研究課題
はじめに:ヒト組織内のDNA付加体分布をしらべるために、胃がん、大腸がんなどの非腫瘍部粘膜を複数箇所採取し、その網羅的DNA付加体解析(アダクトミクス解析)を行った。また、腫瘍部のエクソーム解析dataの付帯した肝細胞癌例の非癌部について、アダクトミクス解析を試み、主成分解析で、原因別の群にわかれるかどうかを検討した。方法:胃がんの根治手術で摘出された胃粘膜(日本)面から、粘膜組織を1例あたり3-20箇所について、その腫瘍からの距離別、幽門部、胃体部、噴門部といった胃の位置別に採取する。そこから、酸化防止剤存在下にでDNAを抽出する。
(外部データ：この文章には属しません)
What follows belongs to an exercise in optimizing a design on an open flow for small area; a production flow would make more cautious choices. The RTL was checked by simulation tests, not by an equivalence proof against the original design. No activity file was given, so power comes from the tool's default toggle rates.

File: flow/config.mk
export PLATFORM = sky130hd
export DESIGN_NAME = dMemBase
export DESIGN_NICKNAME = dMemBase
export VERILOG_FILES = /design/flow/design.v
export SDC_FILE = /design/flow/constraint.sdc
export NUM_CORES = 8
export LEC_CHECK = 0
export ABC_AREA = 1
export CAP_MARGIN = 10
export CORE_MARGIN = 2
export CORE_UTILIZATION = 50
export GPL_TIMING_DRIVEN = 0
export PLACE_DENSITY = 0.85
export SLEW_MARGIN = 10
export SYNTH_HIERARCHICAL = 1
File: flow/constraint.sdc
create_clock -name core_clock -period 10.0 [get_ports {clk}]
set_input_delay 2.0000 -clock core_clock [delete_from_list [all_inputs] [get_ports {clk}]]
set_output_delay 2.0000 -clock core_clock [all_outputs]
set_load 0.01 [all_outputs]
File: flow/design.v
module dm_aoi222(input a1, a2, b1, b2, c1, c2, output y);
	assign y = ~((a1 & a2) | (b1 & b2) | (c1 & c2));
endmodule
module dm_aoi22(input a1, a2, b1, b2, output y);
	assign y = ~((a1 & a2) | (b1 & b2));
endmodule
module dm_nand4(input a, b, c, d, output y);
	assign y = ~(a & b & c & d);
endmodule
module dm_nand3(input a, b, c, output y);
	assign y = ~(a & b & c);
endmodule
module dm_nand2(input a, b, output y);
	assign y = ~(a & b);
endmodule
module dm_nor3(input a, b, c, output y);
	assign y = ~(a | b | c);
endmodule
module dm_oai22(input a1, a2, b1, b2, output y);
	assign y = ~((a1 | a2) & (b1 | b2));
endmodule
module dm_a211o(input a1, a2, b, c, output y);
	assign y = (a1 & a2) | b | c;
endmodule
module dm_nor2(input a, b, output y);
	assign y = ~(a | b);
endmodule
module dm_ctrl(
	input [6:0] addr,
	input enable, readwrite, reset,
	output [15:0] rn2,    
	output [15:0] wn2,    
	output [31:0] n3,     
	output [3:0] rsn,     
	output hold,          
	output [3:0] rw       
);
	wire [1:0] k = addr[1:0];
	wire [1:0] rl = addr[3:2];
	wire [2:0] rh = addr[6:4];
	wire rd_ok = enable & ~readwrite & ~reset;
	wire wr = enable & readwrite;
	assign hold = ~rd_ok;
	genvar c, i;
	generate
		for (c = 0; c < 4; c = c + 1) begin : col
			wire inc = (k > c);
			wire cy = inc & (rl == 2'd3);
			for (i = 0; i < 4; i = i + 1) begin : p2
				wire p = inc ? (rl == ((i + 3) % 4)) : (rl == i);
				assign rn2[4*c + i] = ~p;
				assign wn2[4*c + i] = ~((p & wr) | reset);
			end
			for (i = 0; i < 8; i = i + 1) begin : p3
				wire p = cy ? (rh == ((i + 7) % 8)) : (rh == i);
				assign n3[8*c + i] = ~(p | reset);
			end
			assign rsn[c] = ~(rd_ok & (k == c));
			assign rw[c] = ~reset & (k == c);
		end
	endgenerate
endmodule
module dMemBase(addr, clk, enable, dataIn, readwrite, reset, dataOut);
input [31:0] addr;
input clk, enable, readwrite, reset;
input [31:0] dataIn;
output reg [31:0] dataOut;
wire [15:0] rn2, wn2;
wire [31:0] n3;
wire [3:0] rsn, rw;
wire hold;
dm_ctrl u_ctrl(.addr(addr[6:0]), .enable(enable), .readwrite(readwrite), .reset(reset),
	.rn2(rn2), .wn2(wn2), .n3(n3), .rsn(rsn), .hold(hold), .rw(rw));
wire [1023:0] storage;
wire [127:0] sel, we;
wire [31:0] wd;
wire [31:0] ncolb;
wire [31:0] dnext;
genvar r, c, b, t;
generate
	for (r = 0; r < 32; r = r + 1) begin : rsel
		for (c = 0; c < 4; c = c + 1) begin : cs
			dm_nor2 u_s(.a(rn2[4*c + (r % 4)]), .b(n3[8*c + (r / 4)]), .y(sel[4*r + c]));
			dm_nor2 u_w(.a(wn2[4*c + (r % 4)]), .b(n3[8*c + (r / 4)]), .y(we[4*r + c]));
		end
	end
	for (c = 0; c < 4; c = c + 1) begin : wdc
		for (b = 0; b < 8; b = b + 1) begin : wdb
			wire x, z;
			dm_aoi222 u_a(.a1(rw[(c+4)%4]), .a2(dataIn[b]), .b1(rw[(c+3)%4]), .b2(dataIn[8+b]),
				.c1(rw[(c+2)%4]), .c2(dataIn[16+b]), .y(x));
			dm_nand2 u_n(.a(rw[(c+1)%4]), .b(dataIn[24+b]), .y(z));
			dm_nand2 u_o(.a(x), .b(z), .y(wd[8*c+b]));
		end
	end
	for (r = 0; r < 128; r = r + 1) begin : loc
		reg [7:0] q;
		always @(posedge clk) begin
			if (we[r]) q <= wd[8*(r % 4) +: 8];
		end
		assign storage[8*r +: 8] = q;
	end
	for (c = 0; c < 4; c = c + 1) begin : rdc
		for (b = 0; b < 8; b = b + 1) begin : rdb
			wire [10:0] x;
			wire [2:0] y;
			for (t = 0; t < 10; t = t + 1) begin : g3
				dm_aoi222 u_a(
					.a1(sel[4*(3*t+0)+c]), .a2(storage[8*(4*(3*t+0)+c)+b]),
					.b1(sel[4*(3*t+1)+c]), .b2(storage[8*(4*(3*t+1)+c)+b]),
					.c1(sel[4*(3*t+2)+c]), .c2(storage[8*(4*(3*t+2)+c)+b]), .y(x[t]));
			end
			dm_aoi22 u_l(.a1(sel[4*30+c]), .a2(storage[8*(4*30+c)+b]),
				.b1(sel[4*31+c]), .b2(storage[8*(4*31+c)+b]), .y(x[10]));
			dm_nand4 u_y0(.a(x[0]), .b(x[1]), .c(x[2]), .d(x[3]), .y(y[0]));
			dm_nand4 u_y1(.a(x[4]), .b(x[5]), .c(x[6]), .d(x[7]), .y(y[1]));
			dm_nand3 u_y2(.a(x[8]), .b(x[9]), .c(x[10]), .y(y[2]));
			dm_nor3 u_c(.a(y[0]), .b(y[1]), .c(y[2]), .y(ncolb[8*c+b]));
		end
	end
	for (t = 0; t < 4; t = t + 1) begin : lane
		for (b = 0; b < 8; b = b + 1) begin : lb
			wire x, z;
			dm_oai22 u_a(.a1(rsn[(4-t)%4]), .a2(ncolb[b]), .b1(rsn[(5-t)%4]), .b2(ncolb[8+b]), .y(x));
			dm_oai22 u_b(.a1(rsn[(6-t)%4]), .a2(ncolb[16+b]), .b1(rsn[(7-t)%4]), .b2(ncolb[24+b]), .y(z));
			dm_a211o u_o(.a1(hold), .a2(dataOut[8*t+b]), .b(x), .c(z), .y(dnext[8*t+b]));
		end
	end
endgenerate
always @(posedge clk) dataOut <= dnext;
endmodule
DNAはmicrococcal nucleaseで分解したのちに、イオン化させ、ペントースの部分、分子量116分をのぞき、tandem に質量分析で分離したあと、liquid chromatography(LC) で物質を同定する。同定には、文献的に変異原性や発がん性が既知である174種類の修飾塩基を含む物質の分子量(実際にはmass/charge)とLCのretention time を4000Q TRAP (ABI)に設定することにより、LCにおけるpeak値とその下の面積で相対量を得る。この解析の結果、胃がんの非腫瘍胃粘膜、と剖検非胃がん例の胃粘膜とではアダクトの様相(アダクトーム)が異なり、胃がんの非腫瘍部に多く見られる付加体が10種以上同定された。その中には、アルキル化など発がん機構が示唆されるようなもの、アルデヒド代謝に関わるようなものなどがあった。胃粘膜の部位別アダクトミクスにより、胃がん部位と距離が短くなるほど量の多い付加体も見いだされ、filed cancerizationといった目でみると、粘膜上の発がん機構の手がかりとなるものであった。個別のヒト発がんの原因・あるいはその予防にリアリティのある所見を呈するものと考えている。
1: 当初の計画以上に進展している
当初比較的少数(20種類くらい)の付加体の検討を行う予定であったが、付加体の化学的情報を入力することで、いちどに174種、おそらく、情報をさらに入力すればさらに多くのものが一度に同定できると考えられ、想定以上に探索範囲は広がっている。また、エクソーム解析についての情報が論文が2014年漸く発表されopenになり、個別のsignatureと比較しつつアダクトーム解析が行えるようになった。また、胃粘膜の部位だけでなく、肺がん、肝がんといった多臓器の採取なども、さらに、ESD を行う内視鏡検査時の検体についても、臨床チームと共同で進めることができ、IRBの認可もおわり、実際的な前向きあるいは予防のための基礎的dataがとれるようになった。実際には生検材料だと2-3個でアダクトーム解析ができるようであり、もちろん、生検時のリスクやその対応などについても十分な議論ができるようになり、徐々に症例を集積している。DNA付加体と変異シグネチャーとの関連は、古くは、がん原物質とp53の変異spectrumといった文脈で、タバコ関連肺がん、UV関連皮膚がん、アフラトキシン関連肝がん、アリストロ酸関連尿路がんなどが知られている。DNA付加体の網羅的解析は、変異のゲノムワイドな解析(変異シグネチャー)と呼応するものであり、ヒトがんの原因に大きな手がかりを与えることがわかった。個別の具体例について深く機構を解明したり、profileから予防戦略をたてるといった発展が考えるので、現在この萌芽研究をもとに、より大規模な基盤研究を応募中である
DNA付加体の定量のために、有機化学者とくに合成の専門家と共同で個別にヒト組織で見いだされた付加体について精査する必要がある。また、DNA付加体がゲノムのどこに存在するかは発がん機構の上で大変重要であり、そのために抗体によるAdduct DN immunoprecipitaionや、single molecule real time sequenceといった次次世代といわれていたシークエンサーなどを活用できる共同研究を策定構成して、本研究を推進していく。また、胃生検などで、際だった発がん可能性のある付加体が見いだされた場合のsurveillanceのやり方、炎症関連発がん動物モデルなどとの比較とその意義などを行いたい。ごく最近、胃がんの体細胞変異signatureから胃がんを4つに分類するという提案がされている。これらのものと対応されるとヒトがんの原因による分類・それによる個別予防をめざして共同研究体制を構築したい。